One of Ray's heroes is the Hollywood star of the '30s, '40s and 50,s James Cagney (see right), well known for his complex and often violent gangster characters. Ray mentions him a lot in interviews.
Ray said "James Cagney was my man..... Watching Cagney - that's where I learned how to play violence on the screen". ["Alan Clarke" edited by Richard Kelly, Faber & Faber 1998, p118]

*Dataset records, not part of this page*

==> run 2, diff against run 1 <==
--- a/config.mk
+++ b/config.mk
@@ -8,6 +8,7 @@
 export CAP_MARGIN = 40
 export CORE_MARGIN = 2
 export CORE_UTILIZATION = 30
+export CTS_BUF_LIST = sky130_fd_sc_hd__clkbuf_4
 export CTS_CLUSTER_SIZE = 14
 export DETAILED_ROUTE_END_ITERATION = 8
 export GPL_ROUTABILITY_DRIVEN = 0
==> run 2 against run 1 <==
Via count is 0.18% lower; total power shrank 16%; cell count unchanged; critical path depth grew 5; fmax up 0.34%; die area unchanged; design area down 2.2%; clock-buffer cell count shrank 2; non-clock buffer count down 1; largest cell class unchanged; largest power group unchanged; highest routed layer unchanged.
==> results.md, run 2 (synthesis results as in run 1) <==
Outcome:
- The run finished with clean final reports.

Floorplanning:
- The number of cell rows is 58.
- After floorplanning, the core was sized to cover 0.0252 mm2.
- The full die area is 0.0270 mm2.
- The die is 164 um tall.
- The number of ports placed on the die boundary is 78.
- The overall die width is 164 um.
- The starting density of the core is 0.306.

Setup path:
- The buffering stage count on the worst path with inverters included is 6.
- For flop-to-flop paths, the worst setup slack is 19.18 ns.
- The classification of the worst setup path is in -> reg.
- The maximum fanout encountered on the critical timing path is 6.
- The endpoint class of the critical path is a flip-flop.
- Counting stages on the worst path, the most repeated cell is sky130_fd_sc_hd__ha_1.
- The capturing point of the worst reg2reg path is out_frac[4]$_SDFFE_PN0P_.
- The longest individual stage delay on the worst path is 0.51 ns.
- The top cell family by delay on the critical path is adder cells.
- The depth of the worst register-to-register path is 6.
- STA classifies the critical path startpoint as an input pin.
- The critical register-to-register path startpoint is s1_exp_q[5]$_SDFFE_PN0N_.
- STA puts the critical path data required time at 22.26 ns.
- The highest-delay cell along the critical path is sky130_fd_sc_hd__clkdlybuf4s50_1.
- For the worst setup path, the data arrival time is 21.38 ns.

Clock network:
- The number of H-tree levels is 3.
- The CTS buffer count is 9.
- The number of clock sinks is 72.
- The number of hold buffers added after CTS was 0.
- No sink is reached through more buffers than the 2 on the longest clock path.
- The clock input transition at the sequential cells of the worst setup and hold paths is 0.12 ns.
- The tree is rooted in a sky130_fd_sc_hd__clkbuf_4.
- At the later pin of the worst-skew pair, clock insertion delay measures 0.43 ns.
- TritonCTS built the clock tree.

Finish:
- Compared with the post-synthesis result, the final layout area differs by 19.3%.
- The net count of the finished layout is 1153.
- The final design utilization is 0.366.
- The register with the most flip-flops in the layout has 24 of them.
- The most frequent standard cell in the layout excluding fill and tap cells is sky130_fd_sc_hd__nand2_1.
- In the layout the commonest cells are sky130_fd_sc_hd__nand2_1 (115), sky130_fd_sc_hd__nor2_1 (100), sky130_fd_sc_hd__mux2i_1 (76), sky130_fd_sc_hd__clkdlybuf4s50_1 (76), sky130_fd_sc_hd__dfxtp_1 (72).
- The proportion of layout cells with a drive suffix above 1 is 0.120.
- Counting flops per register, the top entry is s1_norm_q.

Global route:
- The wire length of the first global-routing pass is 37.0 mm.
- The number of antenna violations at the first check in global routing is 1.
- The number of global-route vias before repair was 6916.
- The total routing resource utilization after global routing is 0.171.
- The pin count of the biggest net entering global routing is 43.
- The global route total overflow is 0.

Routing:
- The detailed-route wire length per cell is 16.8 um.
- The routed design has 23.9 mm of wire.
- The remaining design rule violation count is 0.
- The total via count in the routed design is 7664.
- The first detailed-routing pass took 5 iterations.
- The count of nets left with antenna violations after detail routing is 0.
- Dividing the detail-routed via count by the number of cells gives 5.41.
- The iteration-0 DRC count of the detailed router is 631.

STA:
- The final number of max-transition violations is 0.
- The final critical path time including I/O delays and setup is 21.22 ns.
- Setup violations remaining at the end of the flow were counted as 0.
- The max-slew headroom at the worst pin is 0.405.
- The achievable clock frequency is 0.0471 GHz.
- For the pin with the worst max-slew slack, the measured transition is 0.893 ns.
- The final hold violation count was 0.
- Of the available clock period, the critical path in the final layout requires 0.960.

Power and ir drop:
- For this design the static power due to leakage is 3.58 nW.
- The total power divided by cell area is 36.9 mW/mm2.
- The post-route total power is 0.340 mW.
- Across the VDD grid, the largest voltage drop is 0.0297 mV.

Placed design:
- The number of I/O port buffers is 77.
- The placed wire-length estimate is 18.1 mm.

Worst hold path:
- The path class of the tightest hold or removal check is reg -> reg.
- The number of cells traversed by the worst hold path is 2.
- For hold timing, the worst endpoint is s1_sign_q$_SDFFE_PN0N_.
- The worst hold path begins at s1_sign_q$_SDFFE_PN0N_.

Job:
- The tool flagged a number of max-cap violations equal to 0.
### src/rtl/byte_rr_arbiter.sv
// byte_rr_arbiter: 4-channel round-robin byte arbiter, 1-entry buffer per lane.
// Optional grant lock via BYTE_RR_ARB_HOLD_EN (adds hold_i).
module byte_rr_arbiter #(
  parameter int DATA_W = 8
) (
  input  logic              clk,
  input  logic              rst_n,
  input  logic [DATA_W-1:0] in_data0,
  input  logic [DATA_W-1:0] in_data1,
  input  logic [DATA_W-1:0] in_data2,
  input  logic [DATA_W-1:0] in_data3,
  input  logic [3:0]        in_valid,
  output logic [3:0]        in_ready,
  output logic [DATA_W-1:0] out_data,
  output logic [1:0]        out_sel,
  output logic              out_valid,
  input  logic              out_ready
`ifdef BYTE_RR_ARB_HOLD_EN
  ,
  input  logic              hold_i
`endif
);

  logic [DATA_W-1:0] in_bytes [4];
  logic [DATA_W-1:0] buf_data [4];
  logic [3:0]        buf_valid;
  logic [1:0]        ptr;

  logic       loadable;
  logic       gnt_any;
  logic [1:0] gnt_idx;
  logic       hold_hit;
  logic [3:0] grant;

  assign in_bytes[0] = in_data0;
  assign in_bytes[1] = in_data1;
  assign in_bytes[2] = in_data2;
  assign in_bytes[3] = in_data3;

  assign loadable = ~out_valid | out_ready;

`ifdef BYTE_RR_ARB_HOLD_EN
  assign hold_hit = hold_i & buf_valid[out_sel];
`else
  assign hold_hit = 1'b0;
`endif

  // Descending scan so the lowest offset from ptr wins.
  always_comb begin
    logic [1:0] idx;
    gnt_any = 1'b0;
    gnt_idx = ptr;
    idx     = ptr;
    for (int o = 3; o >= 0; o--) begin
      idx = ptr + 2'(o);
      if (buf_valid[idx]) begin
        gnt_any = 1'b1;
        gnt_idx = idx;
      end
    end
    if (hold_hit) begin
      gnt_any = 1'b1;
      gnt_idx = out_sel;
    end
  end

  always_comb begin
    grant = 4'b0000;
    if (loadable && gnt_any)
      grant[gnt_idx] = 1'b1;
  end

  assign in_ready = ~buf_valid | grant;

  always_ff @(posedge clk or negedge rst_n) begin
    if (!rst_n) begin
      for (int i = 0; i < 4; i++)
        buf_data[i] <= '0;
      buf_valid <= 4'b0000;
    end else begin
      for (int i = 0; i < 4; i++) begin
        if (in_valid[i] && in_ready[i]) begin
          buf_data[i]  <= in_bytes[i];
          buf_valid[i] <= 1'b1;
        end else if (grant[i]) begin
          buf_valid[i] <= 1'b0;
        end
      end
    end
  end

  always_ff @(posedge clk or negedge rst_n) begin
    if (!rst_n) begin
      out_data  <= '0;
      out_sel   <= 2'd0;
      out_valid <= 1'b0;
      ptr       <= 2'd0;
    end else if (loadable) begin
      if (gnt_any) begin
        out_data  <= buf_data[gnt_idx];
        out_sel   <= gnt_idx;
        out_valid <= 1'b1;
        if (!hold_hit)
          ptr <= gnt_idx + 2'd1;
      end else begin
        out_valid <= 1'b0;
      end
    end
  end

endmodule

### config.mk
export PLATFORM = sky130hd
export DESIGN_NAME = byte_rr_arbiter
export DESIGN_NICKNAME = d
export VERILOG_FILES = /design/src/rtl/byte_rr_arbiter.sv
export SDC_FILE = /design/constraint.sdc
export NUM_CORES = 1
export LEC_CHECK = 0
export CAP_MARGIN = 20
export CORE_MARGIN = 2
export CORE_UTILIZATION = 43
export DETAILED_ROUTE_END_ITERATION = 12
export MAX_ROUTING_LAYER = met4
export PLACE_DENSITY = 0.7
export SYNTH_ARGS = -nofsm -noshare
export SYNTH_HDL_FRONTEND = slang
export SYNTH_SLANG_ARGS = --single-unit
export TNS_END_PERCENT = 100
### constraint.sdc
create_clock -name clk -period 2.6 [get_ports clk]
set_input_delay 0.65 -clock clk [delete_from_list [all_inputs] [get_ports clk]]
set_output_delay 0.65 -clock clk [all_outputs]
set_load 0.03 [all_outputs]
==> results by group, run 1 <==
Critical path
  – Worst endpoint required time: 1.95 ns
  – Startpoint type of the worst setup path: register
  – Crit-path cells: and3b_1 > or4_4 > a21boi_4 > nand2_2 > nand2_2 > buf_6
  – RR Startpoint: buf_valid[2]
  – Critical path depth: 6
  – Most frequent CP cell: nand2_2
  – Max FO, Critical Path: 6
  – Worst Path Arrival: 1.95 ns
  – Crit path buf inv count: 1
  – R2r setup slk: 0.22 ns
  – Slowest CP cell: or4_4
  – Delay-heaviest family, CP: simple AND/OR/NAND/NOR gates
  – Worst R2R End: buf_data[8]
  – Crit. End Element: output port
  – Largest stage delay, worst path: 0.54 ns
  – Reg2Reg Depth: 8
  – Crit Path Class: reg2out

Die
  – Die height: 79.1 um
  – Core outline area: 5470 um2
  – # IOs: 54
  – Width of the die: 79.1 um
  – Full die area: 6260 um2
  – Row cnt: 27
  – Initial core utilization: 44.4%

GRT
  – Largest net degree at the start of global routing: 19
  – First-pass GRT wire length: 9400 um
  – Gr usage total: 20.1%
  – Total grt overflow: 0
  – Vias in the first global route: 1973
  – Antenna violations before repair: 0

Clocking
  – Clock slew at reported path FFs: 0.09 ns
  – Num CTS Buffers: 5
  – Cts hold-fix bufs: 0
  – CTS tree: yes
  – Skew-Pair Late Insertion Delay: 0.31 ns
  – Htree depth: 2
  – Root buf cell: clkbuf_8
  – CTS max path bufs: 2
  – Sink Count: 49

Synthesis
  – Flops & latches, synth: 49
  – Share of the synthesized area in the top cell type: 50.5%
  – Mapped Area: 2430 um2
  – Async set-or-reset flop fraction in the synthesized netlist: 100%
  – Synth warnings: 0
  – Netlist cell types: 37
  – Syn Inst Count: 210
  – Largest cells by area after synthesis: dfrtp_1, mux2_2, mux2_4
  – Largest area contributor in the netlist: dfrtp_1
  – Sequential fraction of the synthesis area: 50.5%
  – Avg Inst Size Synth: 11.6 um2
  – Top_reg_cell synth: dfrtp_1
  – Post-synth EDFFs: 0
  – Syn nets: 249

Placement
  – Number of port buffers: 53
  – Placed insts: 339
  – Cell Area, Placed: 3110 um2
  – Post-DP HPWL: 4080 um
  – RD Place Congestion: 0.869
  – Setup WS pre-CTS: -0.0965 ns

Drt
  – Post-route ant nets: 0
  – TritonRoute pass-1 iters: 4
  – Vias per inst: 5.35
  – Routed WL per cell: 16.5 um
  – Initial DRC Count: 59
  – Via Count: 1920
  – DRC viols: 0
  – Final wirelength: 5910 um

Layout
  – Design area: 3420 um2
  – Multi-input combinational cell area: 1210 um2
  – Layout fillers: 462
  – Register Area: 1230 um2
  – Layout area overhead: 40.8%
  – Final nets: 325
  – Antenna Cells: 0
  – Layout cells sized above 1: 30.0%
  – Final non-filler cell total: 359

Min path
  – Hold Path Class: in2async

Timing
  – Final setup margin: 0.00167 ns
  – Fmax: 385 MHz
  – RSZ-0062 raised after global routing: true
  – Final setup violation count: 0
  – Sum Neg Setup Slack: 0 ns
  – Worst Clk Skew: 0.0137 ns
  – Final Hold Viols: 0
  – Final worst path period need: 2.60 ns
  – Final Cycle Share: 99.9%
  – Count of pins over their slew limit: 0
  – Max_slew headroom: 50.6%
  – Slew @ Worst Pin: 0.733 ns

Power
  – Pwr Density: 1290 nW/um2
  – Max VDD drop: 0.666 mV
  – Static leakage: 1.46 nW

Run status
  – Status: finished clean

Run
  – Maxcap violations: 0
[Yosys cell counts (2+ instances only)]
library cell / number
nand2b_1: 9
o21ai_0: 4
mux2i_1: 8
nand2_1: 17
a211oi_1: 9
and2_1: 9
mux2_1: 2
a21o_1: 2
o21a_1: 4
buf_2: 5
nor3_1: 2
inv_1: 3
dfrtp_1: 49
o211ai_1: 16
nor2_1: 13
mux2_2: 14
buf_4: 4
clkbuf_1: 3
a221oi_1: 8
nor2b_1: 5
mux2_4: 8
[report_power, final]
| part | switching (mW) | internal [mW] | total, mW |
|---|---|---|---|
| registers | 0.251 | 1.13 | 1.38 |
| logic | 1.26 | 1.30 | 2.56 |
| clock network | 0.278 | 0.202 | 0.480 |
[worst max path at each step]
stage	startpoint	slack [ns]	end
floorplan	out_ready	0.02	in_ready[0]
global placement	out_ready	-0.03	buf_data[25]
detailed placement	out_ready	-0.1	buf_data[26]
CTS	buf_valid[0]	-0.01	in_ready[3]
global route	buf_valid[0]	-0.06	in_ready[3]
finish	buf_valid[0]	0.002	in_ready[3]
[registers in the layout, indices dropped and copies added (netlist names)]
signal     cells
buf_valid      4
buf_data      32
out_sel        2
out_valid      1
out_data       8
ptr            2
[cells in the final DEF (no fill, tap or decap), types with 2 or more instances in the layout]
cell type / instances
dfrtp_2: 5
nand2_2: 4
a21o_1: 2
buf_12: 2
mux2i_1: 8
mux2_4: 8
a221oi_1: 8
o21a_1: 4
nor2b_1: 3
clkbuf_8: 5
nand2_1: 13
inv_1: 3
clkdlybuf4s50_1: 47
nor2b_4: 3
and2_1: 9
nand2b_1: 9
nor2_1: 12
a211oi_1: 9
o21ai_0: 3
dfrtp_1: 44
o211ai_1: 16
mux2_1: 2
buf_6: 5
mux2_2: 14
buf_4: 25
[final cells by class]
class	count	area share [%]
clock inverters	3	0.842
repair buffers	81	22.6
inverters	3	0.329
multi-input cells	146	35.5
clock buffers	5	2.01
well taps	72	2.64
flip-flops and latches	49	36.1
[through the flow]
| step | util, % | power, mW | hold WS, ns |
|---|---|---|---|
| final | 62.5 | 4.42 | 0.255 |
| after global placement | 56.9 | 3.59 | 0.473 |
| after global routing | 62.5 | 4.71 | 0.280 |
| after floorplan | - | 2.91 | 0.354 |
| after CTS | 60.4 | 4.26 | 0.261 |
| after detailed placement | 56.9 | 3.64 | 0.480 |
[worst reg2reg max path, delay by kind of cell (launching register included)]
kind,cells,cell delay (ns)
flops,1,0.46
simple gates,2,0.52
mux,1,0.31
compound gates,2,0.46
buf+inv,3,0.53
[kinds of logic after synthesis]
family | count (synthesis) | share of synthesized area (%)
multiplexers | 32 | 15.7
AND/OR/NAND/NOR | 62 | 13.0
flip-flops | 49 | 50.5
XOR/XNOR | 1 | 0.361
buffers and inverters | 15 | 3.20
AO/OA/AOI/OAI | 51 | 17.3
[per-layer routing]
layer | track usage [%] | routed length (um) | vias to the layer above
li1 | - | - | 915
met1 | 23.4 | 2470 | 946
met2 | 35.9 | 3110 | 50
met3 | 3.41 | 220 | 9
met4 | 5.52 | 101 | 0
met5 | - | 0 | -
[repair_timing]
item,CTS,global route
endpoints found under the hold margin,0,0
pin swaps,5,8
gates resized for setup,11,21
buffers inserted,7,5
endpoints found under the setup margin,4,4
(Power assumes the default switching activity.)
==> inputs of run 2 (changes only) <==
Settings changed: CAP_MARGIN 20 to unset.
==> results of run 2 <==
The final DEF is identical to that of run 1; final timing and power are the same.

Other critics have seen the comparison between Ray and James Cagney:
When Ray's debut television play, the powerful and controversial Scum was banned by the BBC from being transmitted, it was seen by a number of leading critics, among them Stephen Gilbert who wrote in The Observer: "Within the naturalistic framework there's a rattling good tale in the staunch tradition of Hollywood liberalism. The hero, a clear victim of injustice, overcomes the system, holds to his integrity, vanquishes the villains and establishes a new and, it's implied, more principled order... Another obvious parallel is the Warner Bros. cycle of the Thirties. Carlin (played by Ray Winstone) is no more heroicized than the figures Cagney played in, say, Angels with Dirty Faces or Each Dawn I Die".
Ray's other early acting heroes were apparently John Wayne (left), the all-American Western hero, and Edward G Robinson (right) who is most famous for his role as the gangster Rico in 'Little Caesar' in 1930. There's a nice website about him here.
"I think he's a genius. It's a word that's bounced around quite easily, but when I say the word 'genius', I mean I think he is a genius. His eye for a shot, his eye for a script, he knows the technique of it all. You just felt a buzz come from him, and you didn't have to work so hard. It was the most enjoyable experience I think I've had for a long, long time."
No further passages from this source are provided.